国税庁:2022年度滞納整理の訴訟提起状況を公表!

 国税庁では、新型コロナウイルス感染症の影響下、納税の猶予等の納税緩和措置を適用したことなどがあったものの、処理の進展が図られない滞納案件については、差押債権取立訴訟や詐害行為取消訴訟といった国が原告となる訴訟を提起したり、滞納処分免脱罪による告発を活用して、積極的に滞納整理に取り組んでおります。
 上記の「詐害行為取消訴訟」とは、国が、滞納者と第三者との間における債権者(国)を害する法律行為の効力を否定して、滞納者から離脱した財産をその第三者から取り戻して滞納者に復帰させるために行うものをいいます。

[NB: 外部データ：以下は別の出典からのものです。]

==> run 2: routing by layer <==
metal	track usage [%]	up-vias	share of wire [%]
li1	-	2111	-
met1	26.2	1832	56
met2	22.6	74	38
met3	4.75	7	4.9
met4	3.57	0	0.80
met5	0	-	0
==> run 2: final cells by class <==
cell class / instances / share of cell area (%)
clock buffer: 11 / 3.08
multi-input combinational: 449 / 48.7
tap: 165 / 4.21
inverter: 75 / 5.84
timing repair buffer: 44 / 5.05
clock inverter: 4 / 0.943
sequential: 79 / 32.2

 2022年度は、原告訴訟に関しては前年度を22件上回る137件の訴訟を提起しました。
 訴訟の内訳は、「供託金取立等」3件、「差押債権取立」9件、「その他(債権届出など)」123件のほか、特に悪質な事案で用いられる「名義変更・詐害行為」が2件ありました。
 また、財産の隠ぺいなどにより滞納処分の執行を免れようとする悪質な滞納者に対しては、「滞納処分免脱罪」の告発を行うなど、特に厳正に対処し、2022年度は、7件(12人(社))を告発しております。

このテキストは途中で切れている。